Supplied information:
<file path="src/rtl/nes_bus_pkg.sv">
// ============================================================================
// nes_bus_pkg : CPU/PPU bus address constants and OAM DMA state encoding
// Revision    : 1.0
// ============================================================================
`default_nettype none

package nes_bus_pkg;

  localparam logic [15:0] PPU_OAMDATA = 16'h2004;
  localparam logic [15:0] OAM_DMA     = 16'h4014;

  typedef enum logic [2:0] {
    IDLE  = 3'd0,
    HALT  = 3'd1,
    ALIGN = 3'd2,
    READ  = 3'd3,
    WRITE = 3'd4
  } dma_state_t;

endpackage

`default_nettype wire

</file>
<file path="src/rtl/oam_dma.sv">
// ============================================================================
// oam_dma : sprite DMA, halts the CPU and copies one 256-byte page to OAMDATA
// Revision: 1.0
// ============================================================================
`default_nettype none

module oam_dma
  import nes_bus_pkg::*;
#(
  parameter logic [15:0] DMA_REG_ADDR = OAM_DMA,
  parameter logic [15:0] OAMDATA_ADDR = PPU_OAMDATA,
  parameter bit          ALIGN_ENABLE = 1'b1
) (
  input  logic        clk,
  input  logic        rst_n,
  input  logic [15:0] cpu_addr,
  input  logic        cpu_rw,
  input  logic [7:0]  cpu_data_wr,
  input  logic [7:0]  bus_data_rd,
  output logic        halt,
  output logic        dma_active,
  output logic [15:0] dma_addr,
  output logic        dma_rw,
  output logic [7:0]  dma_data_wr
);

  dma_state_t state;
  dma_state_t next_state;

  logic [7:0] page;
  logic [7:0] idx;
  logic [7:0] data_q;
  logic       p;
  logic       trigger;

  // Only an observed-IDLE write can start a transfer, so a write landing on
  // the final WRITE edge is dropped.
  assign trigger = (state == IDLE) && !cpu_rw && (cpu_addr == DMA_REG_ADDR);

  always_ff @(posedge clk or negedge rst_n) begin
    if (!rst_n) begin
      state <= IDLE;
      p     <= 1'b0;
    end else begin
      state <= next_state;
      p     <= ~p;
    end
  end

  always_ff @(posedge clk or negedge rst_n) begin
    if (!rst_n) begin
      page   <= 8'h00;
      idx    <= 8'h00;
      data_q <= 8'h00;
    end else begin
      if (trigger) begin
        page <= cpu_data_wr;
        idx  <= 8'h00;
      end
      if (state == READ) begin
        data_q <= bus_data_rd;
      end
      if (state == WRITE) begin
        idx <= idx + 8'd1;
      end
    end
  end

  always_comb begin
    next_state  = state;
    halt        = 1'b1;
    dma_addr    = 16'h0000;
    dma_rw      = 1'b1;
    dma_data_wr = 8'h00;
    case (state)
      IDLE: begin
        halt = 1'b0;
        if (trigger) begin
          next_state = HALT;
        end
      end
      HALT: begin
        // p is 1 now means the next cycle is a get cycle, so reads line up.
        if (p || !ALIGN_ENABLE) begin
          next_state = READ;
        end else begin
          next_state = ALIGN;
        end
      end
      ALIGN: begin
        next_state = READ;
      end
      READ: begin
        dma_addr   = {page, idx};
        next_state = WRITE;
      end
      WRITE: begin
        dma_addr    = OAMDATA_ADDR;
        dma_rw      = 1'b0;
        dma_data_wr = data_q;
        next_state  = (idx == 8'hFF) ? IDLE : READ;
      end
      default: begin
        halt       = 1'b0;
        next_state = IDLE;
      end
    endcase
  end

  assign dma_active = halt;

endmodule

`default_nettype wire

</file>
<file path="config.mk">
export PLATFORM = sky130hd
export DESIGN_NAME = oam_dma
export DESIGN_NICKNAME = d
export VERILOG_FILES = /design/src/rtl/nes_bus_pkg.sv /design/src/rtl/oam_dma.sv
export SDC_FILE = /design/constraint.sdc
export NUM_CORES = 1
export LEC_CHECK = 0
export CAP_MARGIN = 20
export CELL_PAD_IN_SITES_DETAIL_PLACEMENT = 1
export CELL_PAD_IN_SITES_GLOBAL_PLACEMENT = 1
export CORE_UTILIZATION = 34
export CTS_CLUSTER_SIZE = 8
export DETAILED_ROUTE_END_ITERATION = 10
export PLACE_DENSITY = 0.95
export SETUP_SLACK_MARGIN = 0.2
export SYNTH_ARGS = -nofsm -noshare
export SYNTH_HDL_FRONTEND = slang
export SYNTH_SLANG_ARGS = --single-unit
</file>
<file path="constraint.sdc">
create_clock -name clk -period 4.55 [get_ports clk]
set_clock_uncertainty 0.05 [all_clocks]
set_input_delay 0.455 -clock clk [delete_from_list [all_inputs] [get_ports clk]]
set_output_delay 0.455 -clock clk [all_outputs]
set_load 0.02 [all_outputs]
</file>
==> Word level (Yosys, flattened, before mapping) <==
Index checks and enable logic that the tools add are counted.
{ "word_totals": {"regBits": 28, "word_cells": 30, "input_bits": 35} }
{ "op_classes": {"muxes": 10, "n_addsub": 1, "n_bitwise": 1, "n_eq_ne": 7, "reduce_logical": 6} }
{ "op_table": {"columns": ["op", "n"], "rows": [
  ["case mux 16 bit (2 select lines)", 1],
  ["2-to-1 mux 8 bit", 3],
  ["equality test 16 x 15 -> 1 bit, second input constant", 1],
  ["case mux 3 bit (5 select lines)", 1],
  ["adder 8 x 1 -> 8 bit, second input constant", 1],
  ["equality test 8 bit, second input constant", 1],
  ["equality test 3 x 2 -> 1 bit, second input constant", 2],
  ["OR reduction 4 bit", 1],
  ["equality test 3 x 1 -> 1 bit, second input constant", 1],
  ["equality test 3 bit, second input constant", 1],
  ["logical NOT 3 bit", 1],
  ["2-to-1 mux 1 bit", 3],
  ["2-to-1 mux 3 bit", 1],
  ["logical AND 1 bit", 2],
  ["2-to-1 mux 2 bit", 1],
  ["!= test 2 bit, second input constant", 1],
  ["nonzero test 2 bit", 1],
  ["logical NOT 1 bit", 1],
  ["inverter 1 bit", 1]
]} }

==> Longest topological paths before layout <==
Gate-level depths: netlist of run 1.
{ "depth": {"depth_word": 5, "mapped_depth": 5, "depth_no_buf": 5} }

==> Worst setup path after synthesis of run 1 <==
No wires, ideal clock.
{ "synth_timing": {"path_kind": "register to output", "start": "register state[2]", "end": "output dma_addr[13]", "path_buffers": 1, "path_stages_with_launch": 5, "t_arrival_ps": 1341, "setup_slack_ps": 2704, "cell_sequence": "dfrtp_1 -> nor3b_4 -> inv_2 -> clkbuf_1 -> nand2_1"} }
{ "synth_via": {"elab_chain_len": 2, "word_cells_on_any_way": 3, "cone_classes": "eq/ne: 2; mux: 1"} }
{ "synth_rtl": {"columns": ["element", "line_no", "text"], "rows": [
  ["from (decl)", "oam_dma.sv:27", "dma_state_t state;"],
  ["from (signal assigned)", "oam_dma.sv:45", "state <= next_state;"],
  ["equality test 3 bit / equality test 3 x 2 -> 1 bit (equally long branches)", "oam_dma.sv:75", "case (state)"],
  ["case mux 16 bit (2 select lines) *", "oam_dma.sv:75", null],
  ["to (decl)", "oam_dma.sv:22", "output logic [15:0] dma_addr,"]
]} }
Mark *: on every way between the ends. The rest lies on a longest branch, timed or not.

==> Worst setup path in the final report of run 1 <==
{ "layout_timing": {"start": "register state[0]", "end": "output dma_addr[2]"} }
The elaborated chain is that of the path after synthesis.

==> results of run 1 <==
[worst paths after layout]
check / startpoint / slack, ns / endpoint
max reg2reg: state[2] / 2.41 / page[7]
min reg2reg: p / 0.37 / p
max: state[0] / 1.63 / dma_addr[2]
max in group asynchronous: rst_n / 3.67 / idx[6]
min: p / 0.37 / p
min in group asynchronous: rst_n / 0.51 / data_q[4]
[Yosys cell counts]
cell      count
dfrtp_1      28
and2_1       22
nand2_1      13
mux2_2       11
o21ai_0      10
mux2_4        5
nand3_1       4
nor2_1        4
clkbuf_1      3
nor4b_1       3
xnor2_1       3
and3_1        2
nor2b_1       2
o211ai_1      2
a21oi_1       1
buf_12        1
buf_2         1
buf_4         1
ha_1          1
inv_1         1
inv_2         1
mux2i_1       1
nand4_1       1
nor2_2        1
nor2_4        1
nor3_1        1
nor3b_1       1
nor3b_4       1
nor4_1        1
o211ai_2      1
o221ai_1      1
o22ai_1       1
o311ai_0      1
or3_1         1
or4_4         1
[power breakdown]
| part | switching (mW) | internal, mW |
|---|---|---|
| sequential | 0.0524 | 0.310 |
| combinational | 0.168 | 0.185 |
| clock | 0.0757 | 0.0775 |
[cell type report]
cell class	instances	share of cell area [%]
timing repair buffer	62	28.75
inverter	2	0.3492
clock buffer	4	2.561
tap	50	2.910
multi-input combinational	97	32.83
sequential	28	32.60
[critical path: stages (launching register included)]
cell and delay, ns:
dfrtp_1 0.48, nand2_1 0.11, nor2_2 0.70, nand2_1 0.12
nand2_1 0.10, clkdlybuf4s50_1 0.62
[metrics by stage]
step	hold WS, ns	setup WS [ns]
after floorplan	0.1094	2.704
after global placement	0.3477	1.905
after detailed placement	0.3486	1.838
after CTS	0.3614	1.539
after global routing	0.3661	1.358
final	0.3652	1.633
[state kept, by name, summed over array words and instances, names as in the netlist]
| register | flops |
|---|---|
| page | 8 |
| idx | 8 |
| data_q | 8 |
| state | 3 |
| p | 1 |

What to work on:
The output must consist solely of the lines from the first line of the records through the line containing "if (state == READ) begin", reproduced exactly.

Result for this task:
<file path="src/rtl/nes_bus_pkg.sv">
// ============================================================================
// nes_bus_pkg : CPU/PPU bus address constants and OAM DMA state encoding
// Revision    : 1.0
// ============================================================================
`default_nettype none

package nes_bus_pkg;

  localparam logic [15:0] PPU_OAMDATA = 16'h2004;
  localparam logic [15:0] OAM_DMA     = 16'h4014;

  typedef enum logic [2:0] {
    IDLE  = 3'd0,
    HALT  = 3'd1,
    ALIGN = 3'd2,
    READ  = 3'd3,
    WRITE = 3'd4
  } dma_state_t;

endpackage

`default_nettype wire

</file>
<file path="src/rtl/oam_dma.sv">
// ============================================================================
// oam_dma : sprite DMA, halts the CPU and copies one 256-byte page to OAMDATA
// Revision: 1.0
// ============================================================================
`default_nettype none

module oam_dma
  import nes_bus_pkg::*;
#(
  parameter logic [15:0] DMA_REG_ADDR = OAM_DMA,
  parameter logic [15:0] OAMDATA_ADDR = PPU_OAMDATA,
  parameter bit          ALIGN_ENABLE = 1'b1
) (
  input  logic        clk,
  input  logic        rst_n,
  input  logic [15:0] cpu_addr,
  input  logic        cpu_rw,
  input  logic [7:0]  cpu_data_wr,
  input  logic [7:0]  bus_data_rd,
  output logic        halt,
  output logic        dma_active,
  output logic [15:0] dma_addr,
  output logic        dma_rw,
  output logic [7:0]  dma_data_wr
);

  dma_state_t state;
  dma_state_t next_state;

  logic [7:0] page;
  logic [7:0] idx;
  logic [7:0] data_q;
  logic       p;
  logic       trigger;

  // Only an observed-IDLE write can start a transfer, so a write landing on
  // the final WRITE edge is dropped.
  assign trigger = (state == IDLE) && !cpu_rw && (cpu_addr == DMA_REG_ADDR);

  always_ff @(posedge clk or negedge rst_n) begin
    if (!rst_n) begin
      state <= IDLE;
      p     <= 1'b0;
    end else begin
      state <= next_state;
      p     <= ~p;
    end
  end

  always_ff @(posedge clk or negedge rst_n) begin
    if (!rst_n) begin
      page   <= 8'h00;
      idx    <= 8'h00;
      data_q <= 8'h00;
    end else begin
      if (trigger) begin
        page <= cpu_data_wr;
        idx  <= 8'h00;
      end
      if (state == READ) begin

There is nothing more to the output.